* **Extracted entries**:
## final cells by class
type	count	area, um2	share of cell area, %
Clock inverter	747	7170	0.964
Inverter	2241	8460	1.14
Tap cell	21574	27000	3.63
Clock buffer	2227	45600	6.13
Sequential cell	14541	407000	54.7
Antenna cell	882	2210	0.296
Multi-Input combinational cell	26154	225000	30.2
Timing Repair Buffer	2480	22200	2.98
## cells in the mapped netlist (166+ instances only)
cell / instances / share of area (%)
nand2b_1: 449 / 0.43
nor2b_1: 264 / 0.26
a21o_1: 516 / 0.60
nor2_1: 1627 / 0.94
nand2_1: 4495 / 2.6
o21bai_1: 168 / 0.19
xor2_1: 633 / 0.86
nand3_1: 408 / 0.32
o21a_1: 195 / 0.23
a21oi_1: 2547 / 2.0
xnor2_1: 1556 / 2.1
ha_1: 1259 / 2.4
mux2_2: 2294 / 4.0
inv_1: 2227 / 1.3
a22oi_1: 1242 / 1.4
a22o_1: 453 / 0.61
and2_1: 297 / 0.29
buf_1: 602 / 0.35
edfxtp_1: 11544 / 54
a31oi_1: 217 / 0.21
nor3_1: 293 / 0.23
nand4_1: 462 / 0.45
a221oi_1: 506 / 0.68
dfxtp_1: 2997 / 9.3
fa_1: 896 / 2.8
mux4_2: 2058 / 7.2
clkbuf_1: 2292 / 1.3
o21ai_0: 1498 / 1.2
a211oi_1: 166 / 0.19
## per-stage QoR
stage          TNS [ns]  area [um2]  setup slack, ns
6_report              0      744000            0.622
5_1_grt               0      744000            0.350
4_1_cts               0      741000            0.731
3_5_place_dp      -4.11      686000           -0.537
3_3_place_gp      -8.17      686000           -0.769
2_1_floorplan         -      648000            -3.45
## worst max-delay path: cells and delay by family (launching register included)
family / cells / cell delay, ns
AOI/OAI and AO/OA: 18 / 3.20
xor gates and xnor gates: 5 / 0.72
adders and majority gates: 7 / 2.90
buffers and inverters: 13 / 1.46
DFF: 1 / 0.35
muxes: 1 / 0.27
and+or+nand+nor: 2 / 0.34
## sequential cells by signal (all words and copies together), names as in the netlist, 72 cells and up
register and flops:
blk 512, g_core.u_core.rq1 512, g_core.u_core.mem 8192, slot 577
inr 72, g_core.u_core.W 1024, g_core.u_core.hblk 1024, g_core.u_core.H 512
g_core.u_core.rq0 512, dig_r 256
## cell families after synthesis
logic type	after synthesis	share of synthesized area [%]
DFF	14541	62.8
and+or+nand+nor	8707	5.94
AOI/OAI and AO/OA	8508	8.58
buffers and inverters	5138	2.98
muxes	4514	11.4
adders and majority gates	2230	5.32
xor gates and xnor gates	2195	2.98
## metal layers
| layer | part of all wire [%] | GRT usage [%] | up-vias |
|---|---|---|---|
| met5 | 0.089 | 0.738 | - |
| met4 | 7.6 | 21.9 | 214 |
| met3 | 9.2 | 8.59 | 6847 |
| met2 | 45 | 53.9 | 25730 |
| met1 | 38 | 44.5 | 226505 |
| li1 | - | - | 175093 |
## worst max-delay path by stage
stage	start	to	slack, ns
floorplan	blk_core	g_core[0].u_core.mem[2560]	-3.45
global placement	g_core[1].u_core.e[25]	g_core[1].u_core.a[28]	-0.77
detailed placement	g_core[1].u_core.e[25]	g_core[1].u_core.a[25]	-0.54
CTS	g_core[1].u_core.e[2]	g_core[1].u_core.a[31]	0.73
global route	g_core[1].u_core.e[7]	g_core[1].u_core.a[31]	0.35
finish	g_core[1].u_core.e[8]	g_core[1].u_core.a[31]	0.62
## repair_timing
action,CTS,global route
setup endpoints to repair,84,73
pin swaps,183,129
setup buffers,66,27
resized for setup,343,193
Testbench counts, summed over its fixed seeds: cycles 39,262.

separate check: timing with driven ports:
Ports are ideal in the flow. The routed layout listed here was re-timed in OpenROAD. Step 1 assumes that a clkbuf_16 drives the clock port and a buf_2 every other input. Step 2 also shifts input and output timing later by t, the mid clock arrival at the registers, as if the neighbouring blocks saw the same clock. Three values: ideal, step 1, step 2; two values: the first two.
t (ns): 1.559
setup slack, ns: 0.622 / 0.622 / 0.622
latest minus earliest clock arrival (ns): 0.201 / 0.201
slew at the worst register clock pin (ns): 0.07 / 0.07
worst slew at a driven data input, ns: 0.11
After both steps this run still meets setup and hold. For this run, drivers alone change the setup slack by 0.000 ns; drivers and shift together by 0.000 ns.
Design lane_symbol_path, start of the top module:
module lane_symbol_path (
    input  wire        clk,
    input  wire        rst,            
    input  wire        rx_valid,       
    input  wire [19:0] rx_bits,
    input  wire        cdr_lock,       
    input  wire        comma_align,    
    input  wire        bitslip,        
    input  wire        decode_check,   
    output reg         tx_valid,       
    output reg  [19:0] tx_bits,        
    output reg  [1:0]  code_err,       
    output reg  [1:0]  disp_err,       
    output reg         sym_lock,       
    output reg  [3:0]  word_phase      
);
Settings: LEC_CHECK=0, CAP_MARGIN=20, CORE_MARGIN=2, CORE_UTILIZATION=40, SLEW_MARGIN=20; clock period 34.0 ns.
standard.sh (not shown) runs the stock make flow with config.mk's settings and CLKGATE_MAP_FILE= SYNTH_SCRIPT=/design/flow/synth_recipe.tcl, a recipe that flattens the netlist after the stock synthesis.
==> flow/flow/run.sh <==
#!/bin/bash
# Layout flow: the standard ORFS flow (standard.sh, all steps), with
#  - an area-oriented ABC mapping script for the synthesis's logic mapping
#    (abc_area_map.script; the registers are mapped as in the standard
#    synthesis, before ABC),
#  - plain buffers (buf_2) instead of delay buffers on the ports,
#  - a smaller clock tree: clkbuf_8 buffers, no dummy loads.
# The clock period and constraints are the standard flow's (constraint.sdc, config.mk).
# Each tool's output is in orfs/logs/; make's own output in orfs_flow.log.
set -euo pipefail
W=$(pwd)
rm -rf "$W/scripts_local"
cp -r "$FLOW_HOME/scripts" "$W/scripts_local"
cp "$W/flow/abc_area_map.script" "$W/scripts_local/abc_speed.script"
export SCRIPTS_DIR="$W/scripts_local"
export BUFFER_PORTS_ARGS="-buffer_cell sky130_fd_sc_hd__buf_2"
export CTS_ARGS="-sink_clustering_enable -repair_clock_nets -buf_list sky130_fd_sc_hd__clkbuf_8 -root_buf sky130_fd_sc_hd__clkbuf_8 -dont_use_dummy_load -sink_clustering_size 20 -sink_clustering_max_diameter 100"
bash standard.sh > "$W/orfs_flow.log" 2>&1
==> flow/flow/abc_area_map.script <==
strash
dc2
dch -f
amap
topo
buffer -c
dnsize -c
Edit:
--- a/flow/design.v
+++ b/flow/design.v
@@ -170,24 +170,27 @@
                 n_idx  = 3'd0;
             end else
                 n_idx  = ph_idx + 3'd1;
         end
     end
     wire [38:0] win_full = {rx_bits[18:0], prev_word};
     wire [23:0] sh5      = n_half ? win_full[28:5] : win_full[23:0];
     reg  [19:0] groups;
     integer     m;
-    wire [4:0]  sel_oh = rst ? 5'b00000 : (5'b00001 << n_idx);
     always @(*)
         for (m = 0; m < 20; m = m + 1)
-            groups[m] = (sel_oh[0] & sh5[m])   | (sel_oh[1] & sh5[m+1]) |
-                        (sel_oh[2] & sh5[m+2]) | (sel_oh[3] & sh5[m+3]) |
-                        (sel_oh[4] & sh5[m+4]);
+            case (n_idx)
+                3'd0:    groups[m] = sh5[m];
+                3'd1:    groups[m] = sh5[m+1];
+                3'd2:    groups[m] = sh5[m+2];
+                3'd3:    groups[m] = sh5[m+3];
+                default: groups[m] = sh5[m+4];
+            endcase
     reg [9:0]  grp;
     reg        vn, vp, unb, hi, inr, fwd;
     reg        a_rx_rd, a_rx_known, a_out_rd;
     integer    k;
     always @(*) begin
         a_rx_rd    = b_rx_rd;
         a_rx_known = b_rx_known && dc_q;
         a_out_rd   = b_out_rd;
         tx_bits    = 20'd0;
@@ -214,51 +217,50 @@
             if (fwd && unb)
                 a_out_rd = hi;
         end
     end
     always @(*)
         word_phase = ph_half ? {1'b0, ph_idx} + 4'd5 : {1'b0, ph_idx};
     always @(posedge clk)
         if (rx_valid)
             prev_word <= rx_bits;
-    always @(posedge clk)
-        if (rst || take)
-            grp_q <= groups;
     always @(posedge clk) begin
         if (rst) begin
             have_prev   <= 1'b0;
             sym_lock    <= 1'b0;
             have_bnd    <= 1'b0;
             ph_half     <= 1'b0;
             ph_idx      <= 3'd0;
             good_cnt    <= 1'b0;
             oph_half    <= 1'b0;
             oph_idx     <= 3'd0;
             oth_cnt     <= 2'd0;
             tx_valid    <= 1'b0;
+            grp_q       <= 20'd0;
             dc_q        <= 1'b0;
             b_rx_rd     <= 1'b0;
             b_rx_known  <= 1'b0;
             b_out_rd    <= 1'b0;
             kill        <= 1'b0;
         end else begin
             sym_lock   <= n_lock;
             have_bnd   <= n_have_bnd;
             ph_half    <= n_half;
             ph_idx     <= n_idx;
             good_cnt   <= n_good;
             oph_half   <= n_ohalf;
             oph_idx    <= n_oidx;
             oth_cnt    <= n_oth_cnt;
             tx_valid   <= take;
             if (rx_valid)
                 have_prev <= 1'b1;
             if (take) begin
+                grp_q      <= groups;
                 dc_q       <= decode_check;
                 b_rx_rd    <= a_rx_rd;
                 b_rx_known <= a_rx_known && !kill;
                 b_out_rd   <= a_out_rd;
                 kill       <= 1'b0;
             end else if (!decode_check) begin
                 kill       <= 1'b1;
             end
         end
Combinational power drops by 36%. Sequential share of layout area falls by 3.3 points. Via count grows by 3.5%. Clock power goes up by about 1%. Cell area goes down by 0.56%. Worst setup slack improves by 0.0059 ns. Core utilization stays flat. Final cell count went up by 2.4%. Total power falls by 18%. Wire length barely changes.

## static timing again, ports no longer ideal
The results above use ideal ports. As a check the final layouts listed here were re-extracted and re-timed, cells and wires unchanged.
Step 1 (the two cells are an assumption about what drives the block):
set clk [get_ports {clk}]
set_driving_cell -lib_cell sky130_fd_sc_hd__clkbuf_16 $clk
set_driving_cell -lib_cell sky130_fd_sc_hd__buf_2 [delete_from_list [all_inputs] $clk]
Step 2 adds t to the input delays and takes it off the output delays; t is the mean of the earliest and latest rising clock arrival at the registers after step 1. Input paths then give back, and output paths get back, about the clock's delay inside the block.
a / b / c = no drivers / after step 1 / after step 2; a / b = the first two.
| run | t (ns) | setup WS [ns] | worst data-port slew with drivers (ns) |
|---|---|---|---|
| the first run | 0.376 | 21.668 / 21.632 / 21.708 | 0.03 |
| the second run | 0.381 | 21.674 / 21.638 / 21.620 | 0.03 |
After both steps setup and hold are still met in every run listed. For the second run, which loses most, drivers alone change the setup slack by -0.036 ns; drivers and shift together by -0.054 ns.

* **Aim of the task**: All lines in the data above from the one with "cell area, %" through the one with "nand2b_1: 449 / 0.43" must be repeated exactly, and no others.

* **Problem solution**:
type	count	area, um2	share of cell area, %
Clock inverter	747	7170	0.964
Inverter	2241	8460	1.14
Tap cell	21574	27000	3.63
Clock buffer	2227	45600	6.13
Sequential cell	14541	407000	54.7
Antenna cell	882	2210	0.296
Multi-Input combinational cell	26154	225000	30.2
Timing Repair Buffer	2480	22200	2.98
## cells in the mapped netlist (166+ instances only)
cell / instances / share of area (%)
nand2b_1: 449 / 0.43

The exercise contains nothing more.